Optically imaging neural network dynamics in wild-type organisms

Interconnections among billions of relatively simple neurons drive human brain complexity. Signals transmitted in neural networks seem to be the foundation for all human activity, from yanking a hand from a flame to mulling over Descartes’ epistemology. The very complexity that enables human curiosity and reason also makes the human brain difficult to examine. That’s why neurobiologists study a range of organisms with simpler nervous systems. These include wild-type organisms from throughout the animal kingdom, and transgenic organisms such as mice, Drosophila flies, and the nematode C. elegans. Professor William Frost and his colleagues at Rosalind Franklin University (Chicago, IL) are using optical imaging to tease out the dynamics of neural networks of another class of animals: marine mollusks.

A simple nervous system

Nudibranchs, a type of sea slug, are gastropod mollusks with several features that make them desirable as subjects for neural studies. To begin with, their central ganglia have only a few thousand neurons. According to Frost, that means single neurons can have outsize effects. In addition, “Their neurons are larger,” he says, “than an elephant’s or a whale’s”—up to 800 µm. Those neurons direct several different types of behavior. For example, when a nudibranch such as Tritonia diomedea detects the touch of a seastar, it flexes alternately in opposite directions in a sequenced motion called “escape swimming,” which propels the nudibranch up into the current flow and hence to safety.

That complex signal progression is, in principle, the same kind of network activity that underlies human cognitive processes. Optical methods—using light to investigate the magnitude and timing of neural signals—provide both the spatial and temporal resolution necessary to investigate interactions among neurons, but only a handful of model organisms have been optogenetically modified to emit light in conjunction with neural activity. With only a few organisms to investigate, it’s difficult to identify general behaviors and their underlying principles.
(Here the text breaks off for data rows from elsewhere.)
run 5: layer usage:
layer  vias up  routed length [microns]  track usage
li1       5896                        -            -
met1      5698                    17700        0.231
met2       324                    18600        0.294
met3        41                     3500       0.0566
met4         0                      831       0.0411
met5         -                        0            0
Source: an optimization exercise on an open RTL-to-GDS flow (aim: small area, a short achievable clock period and few clock cycles per item). Production flows keep margins and buffers that such runs may drop.
RTL that was checked went through simulation tests only; none was proved equivalent to the original.
Power and IR drop assume default switching activity.

## lane 2
==> flow/design.v (excerpt) <==
module ptouch_rle (
    input  wire       clk,
    input  wire       rst,         
    input  wire       in_valid,
    output reg        in_ready,
    input  wire [7:0] in_data,
    input  wire       in_last,
    output reg        out_valid,
    input  wire       out_ready,
    output reg  [7:0] out_data,
    output reg        out_last
);
For scale: about 1900 cells after synthesis, about 1200 flip-flops, ~0.029 mm^2 of cells after synthesis.
==> module ptouch_rle, before the edit <==
module ptouch_rle (
    input  wire       clk,
    input  wire       rst,         
    input  wire       in_valid,
    output reg        in_ready,
    input  wire [7:0] in_data,
    input  wire       in_last,
    output reg        out_valid,
    input  wire       out_ready,
    output reg  [7:0] out_data,
    output reg        out_last
);
    localparam QA = 5;          
    localparam QW = 3;          
    localparam W0 = 4;          
    localparam WN = 24;         
    wire in_fire = in_valid && in_ready;
    reg [1023:0] ring;
    always @(posedge clk)
        ring <= {ring[1015:0], in_ready ? in_data : ring[1023:1016]};
    reg  [6:0] ph;           
    reg  [8:0] dst;          
    reg        fire_d;
    reg       n_v, n_l, n_e, c_v, c_l;
    reg       run;
    reg [7:0] cnt;
    reg [9:0]    q [0:QA-1];
    reg [9:0]    hq;
    reg [QW-1:0] q_wp, q_rp;
    reg [QW:0]   q_cnt;
    wire       cls   = c_v && (c_l || n_v) && (q_cnt != QA + 1);
    wire       shift = cls || !c_v;
    wire       eqx   = !c_l && n_e;          
    wire [7:0] cnx   = cnt + (run ? 8'hff : 8'h01);   
    reg       push;
    reg [9:0] push_d;
    always @(*) begin
        push   = 1'b0;
        push_d = {run, cnx, c_l};
        if (cls) begin
            if (run)
                push = c_l || !eqx || cnt == 8'd3;           
            else if (eqx) begin
                push   = (cnt != 8'hff);                     
                push_d = {1'b0, cnt, 1'b0};
            end else
                push = c_l || cnt == 8'd125;                 
        end
    end
    reg       busy, b_run, b_last;
    reg [7:0] rm;            
    reg [6:0] sel;           
    wire       q_ne = (q_cnt != 0);
    wire       a_ne = (q_cnt > 1);
    wire       oload = !out_valid || out_ready;
    wire       pop  = oload && !busy && q_ne;
    wire       dok  = oload && busy && sel < WN;
    wire [8*WN-1:0] win  = ring[8*W0 +: 8*WN];
    wire [7:0]      rdat = win[{sel[4:0], 3'b000} +: 8];
    wire       p_v = pop || dok;
    wire [7:0] p_d = pop ? hq[8:1] : rdat;
    wire       p_l = dok && b_last && (b_run || rm[6:0] == 7'd0);
    reg        dok_d, run_d;
    wire [8:0] radj = !dok_d ? 9'd0 : run_d ? {1'b1, rm} : 9'h1ff;
    wire [6:0] sel1 = sel + 7'd1;
    wire [6:0] sel2 = sel + 7'd1 + hq[7:1];
    wire open_run_only = run && !busy && !q_ne;
    wire resync = !c_v && !n_v && !busy && !q_ne && (run || cnt == 8'hff);
    wire q_ok   = (q_cnt < QA) || (q_cnt == QA && (!push || pop))
                               || (pop && !push);
    wire lt128  = !dst[8] && !dst[7];
    wire lt127  = lt128 && dst[6:0] != 7'h7f;
    wire lt126  = lt128 && dst[6:1] != 6'h3f;
    wire rdy0   = (resync || ph == 7'd127) && (open_run_only || (fire_d ? lt127 : lt128)) && q_ok;
    wire rdy1   = (open_run_only || (fire_d ? lt126 : lt127)) && q_ok;
    always @(posedge clk) begin
        if (rst) begin
            ph <= 7'd0;
            dst <= 9'd0;
            fire_d <= 1'b0;
            in_ready <= 1'b0;
            n_v <= 1'b0; c_v <= 1'b0; n_l <= 1'b0; c_l <= 1'b0;
            run <= 1'b0; cnt <= 8'hff;
            q_wp <= 0; q_rp <= 0; q_cnt <= 0;
            busy <= 1'b0; b_run <= 1'b0; b_last <= 1'b0; rm <= 8'd0;
            sel <= 7'd127 - W0;
            dok_d <= 1'b0; run_d <= 1'b0;
            out_valid <= 1'b0; out_data <= 8'd0; out_last <= 1'b0;
        end else begin
            if (in_fire)     ph <= ph;
            else if (resync) ph <= 7'd0;
            else             ph <= ph + 7'd1;
            dst      <= dst + radj + {8'd0, fire_d};
            fire_d   <= in_fire;
            in_ready <= in_fire ? rdy1 : rdy0;
            if (shift) begin
                c_v <= n_v; c_l <= n_l;
                n_v <= in_fire;
            end else if (in_fire) begin
                n_v <= 1'b1;
            end
            if (in_ready) begin
                n_l <= in_last;
                n_e <= (in_data == ring[7:0]);
            end
            if (cls) begin
                if (run) begin
                    if (push) begin run <= 1'b0; cnt <= 8'hff; end
                    else cnt <= cnx;
                end else if (eqx) begin
                    run <= 1'b1;
                    cnt <= 8'd0;
                end else begin
                    cnt <= push ? 8'hff : cnx;
                end
            end
            if (pop && a_ne) begin
                hq   <= q[q_rp];
                q_rp <= (q_rp == QA - 1) ? {QW{1'b0}} : q_rp + 1'b1;
            end else if (pop || !q_ne) begin
                hq   <= push_d;
            end
            if (q_cnt != QA + 1)
                q[q_wp] <= push_d;
            if (push && q_ne && (a_ne || !pop))
                q_wp <= (q_wp == QA - 1) ? {QW{1'b0}} : q_wp + 1'b1;
            q_cnt <= q_cnt + {{QW{1'b0}}, push} - {{QW{1'b0}}, pop};
            if (resync && !in_fire)  sel <= 7'd127 - W0;
            else if (dok)            sel <= sel;
            else if (pop && hq[9])   sel <= sel2;
            else                     sel <= sel1;
            dok_d <= dok;
            run_d <= b_run;
            if (pop) begin
                busy   <= 1'b1;
                b_run  <= hq[9];
                b_last <= hq[0];
                rm     <= hq[8:1];
            end else if (dok) begin
                if (b_run || rm[6:0] == 7'd0) busy <= 1'b0;
                rm <= rm - 8'd1;
            end
            if (oload) begin
                out_valid <= p_v; out_data <= p_d; out_last <= p_l;
            end
        end
    end
endmodule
A new multicenter project is aimed at producing an optogenetically modified version of a sea slug. Part of the groundwork is demonstrating the value of these organisms, which Frost and his team do by applying a technique they developed to visualize neural activity in wild-type gastropod mollusks such as T. diomedea and Aplysia californica (see figure).¹

One hundred and fifty in a single acquisition

The nervous systems in organisms such as T. diomedea remain functional even when almost completely excised from the body. This makes it possible to image the pedal ganglia, the brain region connected to the “foot” in these organisms. Frost uses voltage-sensitive dyes (VSDs) that rapidly change their optical properties in response to voltage changes. The VSDs chosen for this work—RH155 and RH482—increase their absorption at long wavelengths in response to a neural voltage spike. The VSDs exhibit a small absorption change from 650 to 750 nm, so an LED centered at 735 nm is used as the illumination source.
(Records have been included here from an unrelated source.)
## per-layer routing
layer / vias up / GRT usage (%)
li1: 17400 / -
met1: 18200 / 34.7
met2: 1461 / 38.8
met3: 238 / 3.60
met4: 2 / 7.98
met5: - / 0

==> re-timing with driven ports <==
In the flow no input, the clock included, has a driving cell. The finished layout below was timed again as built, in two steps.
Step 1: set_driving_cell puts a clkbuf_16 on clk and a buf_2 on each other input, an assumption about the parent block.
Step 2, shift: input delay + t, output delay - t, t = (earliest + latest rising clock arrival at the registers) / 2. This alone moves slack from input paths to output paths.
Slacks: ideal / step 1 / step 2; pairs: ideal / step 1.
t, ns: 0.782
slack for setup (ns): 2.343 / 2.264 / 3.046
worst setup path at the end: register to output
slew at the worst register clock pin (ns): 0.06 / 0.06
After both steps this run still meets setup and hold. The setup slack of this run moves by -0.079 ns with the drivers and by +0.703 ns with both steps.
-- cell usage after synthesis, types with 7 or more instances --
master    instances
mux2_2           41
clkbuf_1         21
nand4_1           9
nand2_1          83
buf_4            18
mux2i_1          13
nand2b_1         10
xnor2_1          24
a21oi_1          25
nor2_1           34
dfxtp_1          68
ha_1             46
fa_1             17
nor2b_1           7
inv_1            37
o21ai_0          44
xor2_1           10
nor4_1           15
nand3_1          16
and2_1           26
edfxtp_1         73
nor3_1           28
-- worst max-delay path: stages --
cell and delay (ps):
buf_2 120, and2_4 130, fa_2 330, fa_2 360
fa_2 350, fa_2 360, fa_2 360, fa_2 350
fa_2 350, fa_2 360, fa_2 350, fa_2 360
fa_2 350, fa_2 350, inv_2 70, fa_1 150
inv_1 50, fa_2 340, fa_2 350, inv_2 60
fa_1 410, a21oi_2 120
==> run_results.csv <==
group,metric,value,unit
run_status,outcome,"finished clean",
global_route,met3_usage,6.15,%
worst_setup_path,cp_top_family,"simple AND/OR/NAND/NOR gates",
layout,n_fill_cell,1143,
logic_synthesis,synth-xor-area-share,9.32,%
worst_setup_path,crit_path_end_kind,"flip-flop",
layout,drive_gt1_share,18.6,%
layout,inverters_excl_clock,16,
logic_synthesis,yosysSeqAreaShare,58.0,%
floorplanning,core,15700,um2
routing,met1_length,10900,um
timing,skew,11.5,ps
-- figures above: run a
From an optimization exercise on the open Yosys and OpenROAD flow, aimed at small area, a short achievable clock period and few clock cycles; shortcuts taken in it are not production practice.
In this exercise RTL edits were held to simulation tests only and were not proved equivalent to the original.
Power is estimated from default activity; no workload was simulated.

--- design/flow/design.v ---
module fpga_disp_next (
  input  wire        rdy,
  input  wire [2:0]  st,
  input  wire        cs,
  input  wire        rst_l,
  input  wire        sclk,
  input  wire        set0,
  input  wire [8:0]  cnt,
  input  wire        aux,
  input  wire        intn,
  input  wire        redraw,
  input  wire        fb_we,
  input  wire [14:0] fb_addr,
  input  wire [7:0]  fb_data,
  output reg         rdy_i,
  output reg  [2:0]  st_i,
  output reg         set0_i,
  output reg  [8:0]  cnt_i,
  output reg         intn_i,
  output reg         redraw_i,
  output reg         we_i,
  output reg  [14:0] addr_i,
  output reg  [7:0]  data_i,
  output wire        stall_b,       
  output reg  [2:0]  st_b,
  output reg  [8:0]  cnt_b,
  output wire        aux_b,
  output reg         intn_b,
  output wire        we_b,
  output wire        cs_fall,       
  output wire        sclk_inc,      
  output wire        sclk_hit,      
  output wire [5:0]  scnt_inc,
  output wire        rst_fall,      
  output wire        rst_rise       
);
  localparam [4:0] C_SKIP = 5'd28,    
                   C_SET0 = 5'd23,    
                   C_SET1 = 5'd31;    
  localparam [14:0] A_TOP = 15'd25308;
  wire [4:0] cls   = fb_addr[4:0];    
  wire [5:0] scnt  = fb_addr[12:7];   
  wire       s_prog  = st == 3'd0;
  wire       s_cmd   = st == 3'd1;
  wire       s_param = st == 3'd2;
  wire       s_scene = st == 3'd3;
  wire       s_line  = st == 3'd4;
  wire       s_data  = st == 3'd5;
  wire       s_fill  = st[2:1] == 2'b11;
  wire [7:0] d = fb_data;             
  wire [7:0] exp_c =
    (cls == 5'd0) ? "D" :
    (cls == 5'd1) ? "a" :
    (cls == 5'd2) ? "t" :
    (cls == 5'd3) ? "e" :
    (cls == 5'd4) ? ":" :
    (cls == 5'd5) ? " " :
    (cls == 5'd6) ? "D" :
    (cls == 5'd7) ? "e" :
    (cls == 5'd8) ? "c" :
    (cls == 5'd9) ? " " :
    (cls == 5'd10) ? "1" :
    (cls == 5'd11) ? "0" :
    (cls == 5'd12) ? " " :
    (cls == 5'd13) ? "2" :
    (cls == 5'd14) ? "0" :
    (cls == 5'd15) ? "1" :
    (cls == 5'd16) ? "4" :
    (cls == 5'd17) ? " " :
    (cls == 5'd18) ? "0" :
    (cls == 5'd19) ? "8" :
    (cls == 5'd20) ? ":" :
    (cls == 5'd21) ? "3" :
    (cls == 5'd22) ? "0" :
    8'h00;
  reg [4:0] cls_n;
  always @(*) begin
    cls_n = cls;
    if (cls < 5'd23) begin
      if (d == 8'h00) cls_n = (cls < 5'd5) ? 5'd0 : C_SET1;
      else if (d == exp_c) cls_n = cls + 5'd1;    
      else cls_n = (cls < 5'd5) ? C_SKIP : C_SET1;
    end else if (cls == C_SKIP && d == 8'h00) begin
      cls_n = 5'd0;
    end
  end
  wire [8:0] cnt_inc = cnt + 9'd1;
  wire       col_end = cnt[7:0] == 8'd172;    
  wire       fresh   = aux && s_data;
  wire [7:0] adj_col = fresh ? ((d < 8'd148) ? d : 8'd0) : s_scene ? 8'd0 : fb_addr[7:0];
  wire [14:0] a_adj  = A_TOP + adj_col + (!fresh && !s_scene);
  always @(*) begin
    rdy_i    = rdy;
    st_i     = st;
    set0_i   = set0;
    cnt_i    = cnt;
    intn_i   = intn;
    redraw_i = redraw;
    we_i     = 1'b0;
    addr_i   = fb_addr;
    data_i   = fb_data;
    if (fb_we || fresh || s_scene)
      addr_i = (col_end || fresh || s_scene) ? a_adj : fb_addr - 15'd148;
    if (s_prog && aux)
      addr_i[4:0] = cls_n;
    if (s_prog && !rdy) begin
      rdy_i        = 1'b1;
      intn_i       = 1'b1;
      cnt_i        = 9'd0;
      addr_i[12:7] = 6'd0;
      addr_i[4:0]  = 5'd0;
    end
    if (s_prog || (s_cmd && aux))
      set0_i = cls == C_SET0;
    if (!rdy && s_cmd) begin
      rdy_i  = 1'b1;
      intn_i = 1'b1;
      if (set0) begin
        if (d == 8'h01) begin st_i = 3'd2; cnt_i = 9'd0; end
        else if (d == 8'h04) st_i = 3'd3;
        else begin intn_i = 1'b0; st_i = 3'd1; end
      end else begin
        if (d == 8'h00) ;
        else if (d == 8'h01) st_i = 3'd4;
        else if (d == 8'h02) begin redraw_i = 1'b1; intn_i = 1'b0; st_i = 3'd1; end
        else begin intn_i = 1'b0; st_i = 3'd1; end
      end
    end
    if (!rdy && s_scene) begin
      intn_i = 1'b0;
      st_i   = 3'd1;
      if (d[7:2] == 6'd0) begin
        st_i     = (d[1:0] == 2'd1) ? 3'd7 : 3'd6;
        redraw_i = 1'b1;
        we_i     = 1'b1;
        data_i   = (d[1:0] == 2'd2) ? 8'h30 : (d[1:0] == 2'd3) ? 8'h0C : 8'h00;
        cnt_i    = 9'd1;
      end else begin
        rdy_i = 1'b1;
      end
    end
    if (s_fill) begin
      we_i = 1'b1;
      if (col_end)
        cnt_i = {(fb_addr[7:0] >= 8'd49) && (fb_addr[7:0] <= 8'd96), 8'd1};
      else
        cnt_i[7:0] = cnt_inc[7:0];
      if (st[0])
        data_i = (cnt[8] && cnt[7:0] >= 8'd62 && cnt[7:0] <= 8'd109) ? 8'hFC : 8'h00;
      if (fb_addr == 15'd295) begin               
        rdy_i = 1'b1;
        st_i  = 3'd1;
      end
    end
  end
  wire trig = cnt[7:0] == 8'd188;
  assign stall_b = cs && (s_cmd || s_scene);
  assign aux_b   = cs && ((s_prog && !cnt[8] && cnt[8:1] != 8'd0) || s_line);
  assign we_b    = cs && s_data && !trig && cnt[7:0] < 8'd172;
  always @(*) begin
    st_b   = st;
    cnt_b  = cnt;
    intn_b = intn;
    if (cs) begin
      case (st)
        3'd0:  if (!cnt[8]) cnt_b = cnt_inc;
        3'd2: begin
          if (cnt[1:0] == 2'd3) begin intn_b = 1'b0; st_b = 3'd1; end
          else cnt_b = cnt_inc;
        end
        3'd4: begin
          cnt_b  = 9'd240;
          st_b   = 3'd5;
          intn_b = 1'b1;
        end
        3'd5: begin
          if (trig) begin
            st_b   = 3'd4;
            intn_b = 1'b0;
          end else begin
            cnt_b = cnt_inc;
          end
        end
        default: ;
      endcase
    end
  end
  assign cs_fall  = cs && !s_prog;
  assign sclk_inc = !sclk && !cs && s_prog;
  assign sclk_hit = sclk_inc && scnt == 6'd19;        
  assign scnt_inc = {scnt[4:0], ~(scnt[5] ^ scnt[4])};
  assign rst_fall = rst_l;
  assign rst_rise = !rst_l;
endmodule
This design comes from an exercise in tuning for small area, a short achievable clock period and few clock cycles on the open sky130 flow, not from production work.
Function was checked by simulation only, so behaviour that the tests miss may differ from the original.
Power is estimated from default activity; no workload was simulated.

==> flow/design.v (excerpt) <==
module gf127_unit (
    input  wire         clk,
    input  wire         rst,
    input  wire         in_valid,
    output wire         in_ready,
    input  wire [1:0]   in_op,
    input  wire [126:0] in_a,
    input  wire [126:0] in_b,
    output reg          out_valid,
    output wire [126:0] out_data,
    output wire         out_err
);
For scale: about 5,900 cells after synthesis, roughly 390 I/O pins, about 43,000 um^2 of cells after synthesis.
export LEC_CHECK = 0
export CAP_MARGIN = 20
export CORE_MARGIN = 2
export CORE_UTILIZATION = 55
export CTS_CLUSTER_SIZE = 20
export PLACE_DENSITY = 0.7
export SLEW_MARGIN = 20
create_clock -name core_clock -period 11.0 [get_ports {clk}]
standard.sh (not shown) runs the stock make flow with config.mk's settings and CLKGATE_MAP_FILE= SYNTH_SCRIPT=/design/flow/synth_recipe.tcl, a recipe that flattens the netlist after the stock synthesis.
==> flow/flow/run.sh <==
#!/bin/bash
set -euo pipefail
MARGIN=7.6
bash standard.sh \
    SETUP_SLACK_MARGIN=$MARGIN \
    "BUFFER_PORTS_ARGS=-buffer_cell sky130_fd_sc_hd__buf_4" \
    finish > standard.log 2>&1
The baseline produced a clean layout.
Testbench counts at the start, summed over its fixed seeds: cycles 55,222.
==> next run, changes <==
--- a/flow/flow/run.sh
+++ b/flow/flow/run.sh
@@ -6 +6 @@
-    "BUFFER_PORTS_ARGS=-buffer_cell sky130_fd_sc_hd__buf_4" \
+    "BUFFER_PORTS_ARGS=-buffer_cell sky130_fd_sc_hd__buf_2" \
Settings changed: CTS_CLUSTER_SIZE 20 to default.
What happened: The changed run produced a clean layout. Worst setup slack degrades by 64 ps. Via count climbs by 0.79%. Clock power hardly moves. Clock-buffer cell count is higher by 10. Area after synthesis is unchanged. Design area is lower by 0.90%. Hold slack gains 8.3 ps. Routed wire length grows by 2.2%. Combinational power came out lower by about 1%. Total power drops by 0.74%.

---

Another version of the RTL of gf127_unit (not shown whole).
For scale: roughly 6,000 cells after synthesis, ~540 flip-flops, ~390 I/O pins, ~43,000 µm² of cells after synthesis.
Settings: LEC_CHECK=0, CAP_MARGIN=20, CORE_MARGIN=2, CORE_UTILIZATION=65, PLACE_DENSITY=0.75, SLEW_MARGIN=20; clock period 11.0 ns.
==> flow/flow/run.sh <==
#!/bin/bash
set -euo pipefail
MARGIN=7.6
bash standard.sh \
    SETUP_SLACK_MARGIN=$MARGIN \
    "BUFFER_PORTS_ARGS=-buffer_cell sky130_fd_sc_hd__buf_4" \
    finish > standard.log 2>&1
The first run finished with timing, DRC and antenna clean.
Testbench counts at the start, summed over its fixed seeds: cycles 56,494.
Next try:
--- a/flow/flow/run.sh
+++ b/flow/flow/run.sh
@@ -6 +6 @@
-    "BUFFER_PORTS_ARGS=-buffer_cell sky130_fd_sc_hd__buf_4" \
+    "BUFFER_PORTS_ARGS=-buffer_cell sky130_fd_sc_hd__buf_2" \
CORE_UTILIZATION = 55   (was 65)
PLACE_DENSITY = 0.7   (was 0.75)
=> The new run passed the timing, design-rule and antenna checks; routed wire length is higher by a few percent; global-route usage goes down by 5.6 points; worst hold slack loses 0.015 ns; design area is lower slightly; utilization falls by 12 points; final cell count rises by a few percent; sequential power hardly moves; clock-buffer cell count went up by 12; critical path depth came out lower by 3.

---

== run 5 ==
gf127_unit again, from the RTL that the note above started with.
export LEC_CHECK = 0
export CAP_MARGIN = 20
export CORE_MARGIN = 2
export CORE_UTILIZATION = 55
export CTS_CLUSTER_SIZE = 20
export PLACE_DENSITY = 0.7
export SLEW_MARGIN = 20
create_clock -name core_clock -period 11.0 [get_ports {clk}]
==> flow/flow/run.sh <==
#!/bin/bash
set -euo pipefail
MARGIN=7.6
bash standard.sh \
    SETUP_SLACK_MARGIN=$MARGIN \
    "BUFFER_PORTS_ARGS=-buffer_cell sky130_fd_sc_hd__buf_4" \
    finish > standard.log 2>&1
Run 5: flow completed, timing, DRC and antenna clean
Testbench counts of run 5, summed over its fixed seeds: cycles 56,494.
#### Input delta (run 3 over run 5)
Settings: CTS_CLUSTER_SIZE removed (was 20).
Findings:
Flip-flop and latch count came out exactly the same in run 3 and run 5. Taking run 5 as the reference, in run 3 total power flat, via count shows no meaningful change, detailed-routing iteration count for the pre-antenna-repair pass held steady, clock power share did not really move, worst reg2reg path depth held. Re critical path depth: no difference whatsoever between run 5 and run 3. Antenna cell count: run 3 vs run 5, no meaningful difference.

port drivers added, routing unchanged:
The flow's constraints put no driver on any port. The routed layouts listed below were extracted and timed again, unchanged, in two steps.
Step 1 sets driving cells, clkbuf_16 on the clock port and buf_2 on the other inputs (assumed; they add their load-dependent delay and slew).
Step 2, shift: input delay + t, output delay - t, t = (earliest + latest rising clock arrival at the registers) / 2. This alone moves slack from input paths to output paths.
a / b / c = ideal / step 1 / step 2; a / b = the first two.
run	t (ns)	setup WS [ns]	clock arrival spread, ns	pins driven straight from the clock port
the first run of note 1	0.698	7.594 / 7.522 / 7.595	0.016 / 0.016	1
the second run of note 1	0.696	7.530 / 7.520 / 7.530	0.023 / 0.023	1
the first run of note 2	0.713	7.430 / 7.430 / 6.990	0.024 / 0.024	1
the second run of note 2	0.682	7.612 / 7.548 / 6.965	0.026 / 0.027	1
run 5	0.673	7.612 / 7.546 / 7.042	0.013 / 0.013	1
run 3	0.673	7.612 / 7.546 / 7.042	0.013 / 0.013	1
After both steps setup and hold are still met in every run listed. The setup slack of the second run of note 2, which loses most, moves by -0.064 ns with the drivers and by -0.647 ns with both steps.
The imaging system can either be a CMOS-based camera or a photodiode array. The photodiode array is AC-coupled, making it sensitive only to fluctuations in light level. The hexagonal 464-element photodiode array (PDA) used in this work is capable of simultaneously acquiring signals from all of the 150 or so ganglion neurons. The PDA resolution is not high enough to resolve detail in a typical pedal ganglion, but the signals are processed to correlate the photodiodes with specific neurons—often with several photodiodes detecting a single neuron. In addition, the system registers the photodiode field to a photographic image of the neurons.

In a recent methods paper,² Frost and his colleagues described several typical experiments. Correlated photodiode outputs are processed to determine which photodiodes are associated with each given neuron. When one of the pedal sensory nerves is stimulated, simulating a predator’s touch, the photodiode array collects intensity information from each of the previously identified neurons. Signal analysis identifies interactions among individual neurons and groups of neurons, revealing details of neural network dynamics.

In addition to demonstrating the method on previously studied organisms, the group tailored the technique to analyze Berghia stephanieae, an organism new to neurobiological investigation, and now the focus of efforts to produce a transgenic version. Unlike other sea slugs, B. stephanieae is easily bred in the laboratory environment. The organism is an attractive candidate for neurological study because it has the same features as other sea slugs—large neurons, behavior triggered by single neurons, and the capability to exhibit networked neural activity.

“By recording activity from many neurons in organisms like this,” says Frost, “we can identify structures that underlie fundamental processes such as memory formation—which we have already discovered involves the allocation of additional neurons to a network.” New insight into these underlying processes can eventually guide research in addressing, for example, problems with memory formation in older people.

REFERENCES

1. W. N. Frost et al., Adv. Exp. Med. Biol., 859, 127–145 (2015) .

2. E. S. Hill et al., J. Vis. Exp., 161, e61623 (2020).